Surprise dissent from Lacker who would rather buy Treasuries than utilize the current slew of credit programs (didn’t realize there could be dissents as it related to type of non-traditional easing).

Other notes:

  1. Economy has gotten worse since December
  2. Risk of inflation falling and persisting to unfavorably low levels has increased
  3. Significant downside risks to growth remain

JANUARY MEETING

The Federal Open Market Committee decided today to keep its target range for the federal funds rate at 0 to 1/4 percent. The Committee continues to anticipate that economic conditions are likely to warrant exceptionally low levels of the federal funds rate for some time.

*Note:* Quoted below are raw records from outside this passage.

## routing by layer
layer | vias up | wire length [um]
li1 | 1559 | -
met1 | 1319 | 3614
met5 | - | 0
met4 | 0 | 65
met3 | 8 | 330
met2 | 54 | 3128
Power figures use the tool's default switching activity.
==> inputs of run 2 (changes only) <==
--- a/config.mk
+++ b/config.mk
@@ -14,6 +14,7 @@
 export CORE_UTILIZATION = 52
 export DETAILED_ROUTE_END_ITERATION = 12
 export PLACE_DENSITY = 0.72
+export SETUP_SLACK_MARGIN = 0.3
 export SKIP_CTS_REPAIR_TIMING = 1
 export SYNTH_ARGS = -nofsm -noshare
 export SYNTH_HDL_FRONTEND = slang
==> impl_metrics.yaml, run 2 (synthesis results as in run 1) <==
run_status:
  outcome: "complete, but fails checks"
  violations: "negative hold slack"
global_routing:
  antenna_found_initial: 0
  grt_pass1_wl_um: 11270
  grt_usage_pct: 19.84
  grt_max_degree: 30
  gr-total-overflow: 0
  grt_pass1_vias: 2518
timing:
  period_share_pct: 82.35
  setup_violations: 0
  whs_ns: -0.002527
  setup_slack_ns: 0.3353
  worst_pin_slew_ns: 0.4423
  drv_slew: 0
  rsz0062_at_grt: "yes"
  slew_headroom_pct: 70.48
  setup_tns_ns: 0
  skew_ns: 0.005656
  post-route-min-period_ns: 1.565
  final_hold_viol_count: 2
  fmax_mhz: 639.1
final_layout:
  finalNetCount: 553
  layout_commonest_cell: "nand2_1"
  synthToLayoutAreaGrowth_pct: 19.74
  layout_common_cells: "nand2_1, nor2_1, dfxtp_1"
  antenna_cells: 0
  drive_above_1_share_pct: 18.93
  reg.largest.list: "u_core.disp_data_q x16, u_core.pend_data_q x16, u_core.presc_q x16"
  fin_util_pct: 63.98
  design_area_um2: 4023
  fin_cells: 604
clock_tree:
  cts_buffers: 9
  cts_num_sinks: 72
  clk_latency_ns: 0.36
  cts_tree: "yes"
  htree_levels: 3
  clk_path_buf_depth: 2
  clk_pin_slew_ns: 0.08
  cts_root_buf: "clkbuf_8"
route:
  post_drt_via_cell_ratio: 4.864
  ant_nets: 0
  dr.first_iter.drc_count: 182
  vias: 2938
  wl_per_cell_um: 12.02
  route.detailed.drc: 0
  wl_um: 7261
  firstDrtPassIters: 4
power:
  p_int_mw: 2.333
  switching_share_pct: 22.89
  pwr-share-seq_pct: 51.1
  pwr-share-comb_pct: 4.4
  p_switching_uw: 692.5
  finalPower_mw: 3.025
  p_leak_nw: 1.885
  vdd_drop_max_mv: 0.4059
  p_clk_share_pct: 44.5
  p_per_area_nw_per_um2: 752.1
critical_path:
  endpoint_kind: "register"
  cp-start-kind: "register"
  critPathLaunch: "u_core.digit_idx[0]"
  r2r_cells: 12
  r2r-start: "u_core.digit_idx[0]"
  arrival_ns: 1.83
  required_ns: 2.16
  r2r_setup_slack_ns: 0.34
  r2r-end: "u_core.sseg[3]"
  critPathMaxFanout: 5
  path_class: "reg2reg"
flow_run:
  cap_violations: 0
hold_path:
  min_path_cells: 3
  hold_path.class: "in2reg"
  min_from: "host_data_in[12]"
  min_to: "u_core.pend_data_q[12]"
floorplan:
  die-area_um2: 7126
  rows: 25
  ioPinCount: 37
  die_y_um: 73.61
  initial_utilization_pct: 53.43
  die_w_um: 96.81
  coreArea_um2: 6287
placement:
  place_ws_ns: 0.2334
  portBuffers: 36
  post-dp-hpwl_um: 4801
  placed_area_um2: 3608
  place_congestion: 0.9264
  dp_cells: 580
--- src/rtl/calc_pkg.sv ---
// Shared types and constants for the calculator display path.
// Segment vectors use bit0=a .. bit6=g, 1 = lit.
package calc_pkg;

  localparam int unsigned N_DIGITS = 8;

  typedef logic [6:0] seg_t;

  typedef enum logic [1:0] {
    ST_OK   = 2'b00,
    ST_BUSY = 2'b01,
    ST_ERR  = 2'b10,
    ST_RSV  = 2'b11
  } status_t;

  typedef enum logic [1:0] {
    IDLE,
    BLANK,
    SHOW
  } scan_state_t;

  localparam seg_t SEG_OFF = 7'b0;

  function automatic logic [N_DIGITS-1:0] digit_onehot(input logic [2:0] idx);
    return N_DIGITS'(1) << idx;
  endfunction

endpackage

--- src/rtl/tick_gen.sv ---
// Phase timer: counts clocks elapsed in the current phase and flags the last one.
// A synchronous clear restarts the count when the scanner changes phase.
module tick_gen #(
  parameter int unsigned WIDTH = 2
) (
  input  logic             clock,
  input  logic             reset,
  input  logic             clear,
  input  logic [WIDTH-1:0] load,
  output logic             first,
  output logic             tick
);

  logic [WIDTH-1:0] cnt_q, cnt_d;

  assign tick  = (cnt_q == load);
  assign first = (cnt_q == '0);

  // Saturates at the terminal count so an idle phase cannot wrap.
  always_comb begin
    cnt_d = cnt_q;
    if (clear) begin
      cnt_d = '0;
    end else if (!tick) begin
      cnt_d = cnt_q + 1'b1;
    end
  end

  always_ff @(posedge clock or posedge reset) begin
    if (reset) begin
      cnt_q <= '0;
    end else begin
      cnt_q <= cnt_d;
    end
  end

endmodule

Information received since the Committee met in December suggests that the economy has weakened further. Industrial production, housing starts, and employment have continued to decline steeply, as consumers and businesses have cut back spending. Furthermore, global demand appears to be slowing significantly. Conditions in some financial markets have improved, in part reflecting government efforts to provide liquidity and strengthen financial institutions; nevertheless, credit conditions for households and firms remain extremely tight. The Committee anticipates that a gradual recovery in economic activity will begin later this year, but the downside risks to that outlook are significant.

In light of the declines in the prices of energy and other commodities in recent months and the prospects for considerable economic slack, the Committee expects that inflation pressures will remain subdued in coming quarters. Moreover, the Committee sees some risk that inflation could persist for a time below rates that best foster economic growth and price stability in the longer term.

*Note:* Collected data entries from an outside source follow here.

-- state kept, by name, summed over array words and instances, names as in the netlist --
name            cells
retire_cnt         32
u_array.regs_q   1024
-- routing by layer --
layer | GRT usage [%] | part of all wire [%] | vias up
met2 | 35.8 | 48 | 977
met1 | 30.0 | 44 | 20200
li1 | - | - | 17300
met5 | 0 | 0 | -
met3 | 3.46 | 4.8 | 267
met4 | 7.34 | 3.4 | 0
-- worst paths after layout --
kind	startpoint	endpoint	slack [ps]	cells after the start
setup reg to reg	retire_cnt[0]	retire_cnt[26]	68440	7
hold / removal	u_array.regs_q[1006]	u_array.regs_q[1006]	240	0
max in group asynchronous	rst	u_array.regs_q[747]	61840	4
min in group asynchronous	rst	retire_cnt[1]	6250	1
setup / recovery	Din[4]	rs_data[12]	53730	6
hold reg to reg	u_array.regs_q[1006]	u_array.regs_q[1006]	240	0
<file path="src/rtl/adc_scan_pkg.sv">
// Shared types and elaboration helpers for the multi-channel ADC scan controller.
package adc_scan_pkg;

  typedef enum logic [2:0] {
    ST_IDLE     = 3'd0,
    ST_SELECT   = 3'd1,
    ST_SHIFT    = 3'd2,
    ST_UPDATE   = 3'd3,
    ST_DESELECT = 3'd4
  } scan_state_t;

  // Channel index width; a two-channel scan still needs one bit.
  function automatic int ch_width(input int n_ch);
    return (n_ch <= 2) ? 1 : $clog2(n_ch);
  endfunction

  // A frame must carry the start bit, the channel field and the full result.
  function automatic bit frame_fits(input int frame_w, input int ch_w, input int data_w);
    return frame_w >= (1 + ch_w + data_w);
  endfunction

endpackage

</file>
<file path="src/rtl/spi_frame_engine.sv">
// One SPI mode-0 frame: drives cs_n/sck/mosi for a channel command and
// shifts the DATA_W-bit result in from miso. Strobes done in the cycle
// before the final sck fall, so cs_n rises on the same edge the parent
// leaves SHIFT.
module spi_frame_engine
  import adc_scan_pkg::*;
#(
  parameter int FRAME_W = 16,
  parameter int DATA_W  = 12,
  parameter int SCK_DIV = 4,
  parameter int CH_W    = 2
) (
  input  logic              clk,
  input  logic              reset,
  input  logic              go,
  input  logic [CH_W-1:0]   ch,
  input  logic              miso,
  output logic              cs_n,
  output logic              sck,
  output logic              mosi,
  output logic              done,
  output logic [DATA_W-1:0] data
);

  localparam int DIV_W = $clog2(SCK_DIV);
  localparam int HP_W  = $clog2(2 * FRAME_W);
  localparam logic [DIV_W-1:0] DIV_LOAD  = DIV_W'(SCK_DIV - 1);
  localparam logic [HP_W-1:0]  HP_LAST   = HP_W'(2 * FRAME_W - 1);
  localparam logic [HP_W-2:0]  FIRST_IDX = (HP_W - 1)'(FRAME_W - DATA_W);

  logic               active;
  logic [DIV_W-1:0]   div_cnt;
  logic [HP_W-1:0]    hp_cnt;
  logic [HP_W-2:0]    bit_idx;
  logic [FRAME_W-1:0] cmd_sr;
  logic [FRAME_W-1:0] frame;
  logic               tick;

  assign bit_idx = hp_cnt[HP_W-1:1];
  assign tick    = active && (div_cnt == '0);
  assign done    = tick && (hp_cnt == HP_LAST);

  // Command word: start bit first, then the channel MSB first, rest zero.
  always_comb begin
    frame    = '0;
    frame[0] = 1'b1;
    for (int b = 0; b < CH_W; b++) begin
      frame[1 + b] = ch[CH_W - 1 - b];
    end
  end

  // Half-period down-counter; each terminal count toggles sck.
  always_ff @(posedge clk) begin
    if (reset) begin
      active  <= 1'b0;
      cs_n    <= 1'b1;
      sck     <= 1'b0;
      mosi    <= 1'b0;
      div_cnt <= '0;
      hp_cnt  <= '0;
      cmd_sr  <= '0;
      data    <= '0;
    end else if (!active) begin
      if (go) begin
        active  <= 1'b1;
        cs_n    <= 1'b0;
        sck     <= 1'b0;
        mosi    <= frame[0];
        cmd_sr  <= frame;
        div_cnt <= DIV_LOAD;
        hp_cnt  <= '0;
      end
    end else if (!tick) begin
      div_cnt <= div_cnt - 1'b1;
    end else begin
      div_cnt <= DIV_LOAD;
      hp_cnt  <= hp_cnt + 1'b1;
      if (!hp_cnt[0]) begin
        sck <= 1'b1;
        if (bit_idx >= FIRST_IDX) begin
          data <= {data[DATA_W-2:0], miso};
        end
      end else begin
        sck    <= 1'b0;
        cmd_sr <= cmd_sr >> 1;
        mosi   <= cmd_sr[1];
        if (done) begin
          active <= 1'b0;
          cs_n   <= 1'b1;
          mosi   <= 1'b0;
        end
      end
    end
  end

endmodule

</file>
<file path="src/rtl/adc_scan_controller.sv">
// Scans N_CH channels of a multiplexed SPI ADC, publishes each sample with
// its channel and keeps a hysteretic above-threshold flag per channel.
//
// state    | meaning
// IDLE     | waiting for start; cs_n high
// SELECT   | launch frame; cs_n falls on the next edge, first half-period follows
// SHIFT    | frame engine clocking command out and result in
// UPDATE   | cs_n already high; publish sample, update flag, pick next channel
// DESELECT | extra cs_n high time so the next fall is SCK_DIV after the rise
module adc_scan_controller
  import adc_scan_pkg::*;
#(
  parameter int N_CH    = 4,
  parameter int DATA_W  = 12,
  parameter int FRAME_W = 16,
  parameter int SCK_DIV = 4,
  localparam int CH_W   = ch_width(N_CH)
) (
  input  logic              clk,
  input  logic              reset,
  input  logic              start,
  input  logic              continuous,
  input  logic [DATA_W-1:0] threshold,
  input  logic [DATA_W-1:0] hyst,
  input  logic              miso,
  output logic              cs_n,
  output logic              sck,
  output logic              mosi,
  output logic              busy,
  output logic              sample_valid,
  output logic [DATA_W-1:0] sample_data,
  output logic [CH_W-1:0]   sample_ch,
  output logic [N_CH-1:0]   above
);

  if (!frame_fits(FRAME_W, CH_W, DATA_W) || SCK_DIV < 2 || N_CH < 2 || N_CH > 16) begin : g_bad_cfg
    $error("adc_scan_controller: illegal N_CH/FRAME_W/SCK_DIV combination");
  end

  // UPDATE and SELECT already provide two of the SCK_DIV high cycles.
  localparam bit HAS_GAP = (SCK_DIV > 2);
  localparam int GAP_W   = $clog2(SCK_DIV);
  localparam logic [GAP_W-1:0] GAP_LOAD = GAP_W'(HAS_GAP ? SCK_DIV - 3 : 0);

  scan_state_t       state, state_nxt;
  logic              go;
  logic              frame_done;
  logic [DATA_W-1:0] frame_data;
  logic [CH_W-1:0]   ch_cnt;
  logic [GAP_W-1:0]  gap_cnt;
  logic              last_ch;
  logic [DATA_W:0]   set_sum, clr_diff, set_lvl, samp_ext;
  logic              flag_nxt;

  assign last_ch = (ch_cnt == CH_W'(N_CH - 1));
  assign busy    = (state != ST_IDLE);

  spi_frame_engine #(
    .FRAME_W (FRAME_W),
    .DATA_W  (DATA_W),
    .SCK_DIV (SCK_DIV),
    .CH_W    (CH_W)
  ) u_frame (
    .clk   (clk),
    .reset (reset),
    .go    (go),
    .ch    (ch_cnt),
    .miso  (miso),
    .cs_n  (cs_n),
    .sck   (sck),
    .mosi  (mosi),
    .done  (frame_done),
    .data  (frame_data)
  );

  // State register.
  always_ff @(posedge clk) begin
    if (reset) state <= ST_IDLE;
    else       state <= state_nxt;
  end

  // Next-state decode and frame launch.
  always_comb begin
    state_nxt = state;
    go        = 1'b0;
    case (state)
      ST_IDLE:     if (start) state_nxt = ST_SELECT;
      ST_SELECT: begin
        go        = 1'b1;
        state_nxt = ST_SHIFT;
      end
      ST_SHIFT:    if (frame_done) state_nxt = ST_UPDATE;
      ST_UPDATE: begin
        if (last_ch && !continuous) state_nxt = ST_IDLE;
        else if (HAS_GAP)           state_nxt = ST_DESELECT;
        else                        state_nxt = ST_SELECT;
      end
      ST_DESELECT: if (gap_cnt == '0) state_nxt = ST_SELECT;
      default:     state_nxt = ST_IDLE;
    endcase
  end

  // Hysteresis levels in DATA_W+1 bits: set saturates, clear floors at zero
  // (a floored clear level can never be undercut, so the flag then only sets).
  always_comb begin
    set_sum  = {1'b0, threshold} + {1'b0, hyst};
    clr_diff = {1'b0, threshold} - {1'b0, hyst};
    set_lvl  = set_sum[DATA_W] ? {1'b0, {DATA_W{1'b1}}} : set_sum;
    samp_ext = {1'b0, frame_data};
    flag_nxt = above[ch_cnt];
    if (samp_ext >= set_lvl)                         flag_nxt = 1'b1;
    else if (!clr_diff[DATA_W] && samp_ext < clr_diff) flag_nxt = 1'b0;
  end

  // Sample publication, flag registers, channel sequencing and cs_n gap timer.
  always_ff @(posedge clk) begin
    if (reset) begin
      sample_valid <= 1'b0;
      sample_data  <= '0;
      sample_ch    <= '0;
      above        <= '0;
      ch_cnt       <= '0;
      gap_cnt      <= '0;
    end else begin
      sample_valid <= 1'b0;
      case (state)
        ST_UPDATE: begin
          sample_valid  <= 1'b1;
          sample_data   <= frame_data;
          sample_ch     <= ch_cnt;
          above[ch_cnt] <= flag_nxt;
          ch_cnt        <= last_ch ? '0 : ch_cnt + 1'b1;
          gap_cnt       <= GAP_LOAD;
        end
        ST_DESELECT: if (gap_cnt != '0) gap_cnt <= gap_cnt - 1'b1;
        default: ;
      endcase
    end
  end

endmodule

</file>
--- src/rtl/pipeline_pkg.sv ---
// Shared pipeline types: the IF/ID record, the prefetch entry and the fetch NOP.
// Also holds the PC increment helper used by the fetch stage.
package pipeline_pkg;

  localparam logic [31:0] NOP_INSTR = 32'h0000_0013;

  typedef struct packed {
    logic [31:0] PC;
    logic [31:0] PCPlus4;
    logic [31:0] instr;
  } ifid_t;

  typedef struct packed {
    logic [31:0] PC;
    logic [31:0] instr;
  } fetch_entry_t;

  // Sequential PC; wraps modulo 2^32.
  function automatic logic [31:0] next_pc(input logic [31:0] pc);
    return pc + 32'd4;
  endfunction

endpackage

--- src/rtl/fetch_fifo.sv ---
// Synchronous FIFO with push, pop, flush and occupancy; storage is registered
// and the head is read straight from the storage array (no bypass).
module fetch_fifo #(
  parameter int DEPTH = 4,
  parameter int WIDTH = 64,
  localparam int AW = (DEPTH > 1) ? $clog2(DEPTH) : 1,
  localparam int CW = $clog2(DEPTH + 1)
) (
  input  logic             clk,
  input  logic             rst_n,
  input  logic             push_i,
  input  logic [WIDTH-1:0] data_i,
  input  logic             pop_i,
  input  logic             flush_i,
  output logic [WIDTH-1:0] data_o,
  output logic [CW-1:0]    count_o,
  output logic             full_o,
  output logic             empty_o
);

  logic [WIDTH-1:0] mem_q [DEPTH];
  logic [AW-1:0]    wr_ptr_q, wr_ptr_d;
  logic [AW-1:0]    rd_ptr_q, rd_ptr_d;
  logic [CW-1:0]    count_q, count_d;
  logic             push_ok, pop_ok;

  function automatic logic [AW-1:0] ptr_inc(input logic [AW-1:0] p);
    return (p == AW'(DEPTH - 1)) ? '0 : p + AW'(1);
  endfunction

  assign empty_o = (count_q == '0);
  assign full_o  = (count_q == CW'(DEPTH));
  assign count_o = count_q;
  assign data_o  = mem_q[rd_ptr_q];

  // A push into a full FIFO is accepted only when the head leaves in the same cycle.
  assign push_ok = push_i && !flush_i && (!full_o || pop_i);
  assign pop_ok  = pop_i && !flush_i && !empty_o;

  always_comb begin
    wr_ptr_d = wr_ptr_q;
    rd_ptr_d = rd_ptr_q;
    count_d  = count_q;
    if (flush_i) begin
      wr_ptr_d = '0;
      rd_ptr_d = '0;
      count_d  = '0;
    end else begin
      if (push_ok) wr_ptr_d = ptr_inc(wr_ptr_q);
      if (pop_ok)  rd_ptr_d = ptr_inc(rd_ptr_q);
      case ({push_ok, pop_ok})
        2'b10:   count_d = count_q + CW'(1);
        2'b01:   count_d = count_q - CW'(1);
        default: count_d = count_q;
      endcase
    end
  end

  always_ff @(posedge clk or negedge rst_n) begin
    if (!rst_n) begin
      wr_ptr_q <= '0;
      rd_ptr_q <= '0;
      count_q  <= '0;
    end else begin
      wr_ptr_q <= wr_ptr_d;
      rd_ptr_q <= rd_ptr_d;
      count_q  <= count_d;
    end
  end

  always_ff @(posedge clk) begin
    if (push_ok) mem_q[wr_ptr_q] <= data_i;
  end

endmodule
<file path="config.mk">
export PLATFORM = sky130hd
export DESIGN_NAME = mux_nto1_stream
export DESIGN_NICKNAME = d
export VERILOG_FILES = /design/src/rtl/mux_pkg.sv /design/src/rtl/rr_arbiter_n.sv /design/src/rtl/mux_nto1_stream.sv
export SDC_FILE = /design/constraint.sdc
export NUM_CORES = 1
export LEC_CHECK = 0
export ABC_AREA = 1
export CORE_MARGIN = 4
export CORE_UTILIZATION = 42
export CTS_CLUSTER_DIAMETER = 40
export DETAILED_ROUTE_END_ITERATION = 6
export PLACE_DENSITY = 0.82
export SLEW_MARGIN = 20
export SYNTH_ARGS = -nofsm -noshare
export SYNTH_HDL_FRONTEND = slang
export SYNTH_SLANG_ARGS = --single-unit
</file>
<file path="constraint.sdc">
create_clock -name clk -period 3.3 [get_ports clk]
set_clock_uncertainty 0.05 [all_clocks]
set_input_delay 0.495 -clock clk [delete_from_list [all_inputs] [get_ports clk]]
set_output_delay 0.495 -clock clk [all_outputs]
set_load 0.01 [all_outputs]
</file>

The Federal Reserve will employ all available tools to promote the resumption of sustainable economic growth and to preserve price stability. The focus of the Committee’s policy is to support the functioning of financial markets and stimulate the economy through open market operations and other measures that are likely to keep the size of the Federal Reserve’s balance sheet at a high level. The Federal Reserve continues to purchase large quantities of agency debt and mortgage-backed securities to provide support to the mortgage and housing markets, and it stands ready to expand the quantity of such purchases and the duration of the purchase program as conditions warrant. The Committee also is prepared to purchase longer-term Treasury securities if evolving circumstances indicate that such transactions would be particularly effective in improving conditions in private credit markets. The Federal Reserve will be implementing the Term Asset-Backed Securities Loan Facility to facilitate the extension of credit to households and small businesses. The Committee will continue to monitor carefully the size and composition of the Federal Reserve’s balance sheet in light of evolving financial market developments and to assess whether expansions of or modifications to lending facilities would serve to further support credit markets and economic activity and help to preserve price stability.

Voting for the FOMC monetary policy action were: Ben S. Bernanke, Chairman; William C. Dudley, Vice Chairman; Elizabeth A. Duke; Charles L. Evans; Donald L. Kohn; Dennis P. Lockhart; Kevin M. Warsh; and Janet L. Yellen. Voting against was Jeffrey M. Lacker, who preferred to expand the monetary base at this time by purchasing U.S. Treasury securities rather than through targeted credit programs.

DECEMBER MEETING

Since the Committee’s last meeting, labor market conditions have deteriorated, and the available data indicate that consumer spending, business investment, and industrial production have declined. Financial markets remain quite strained and credit conditions tight. Overall, the outlook for economic activity has weakened further.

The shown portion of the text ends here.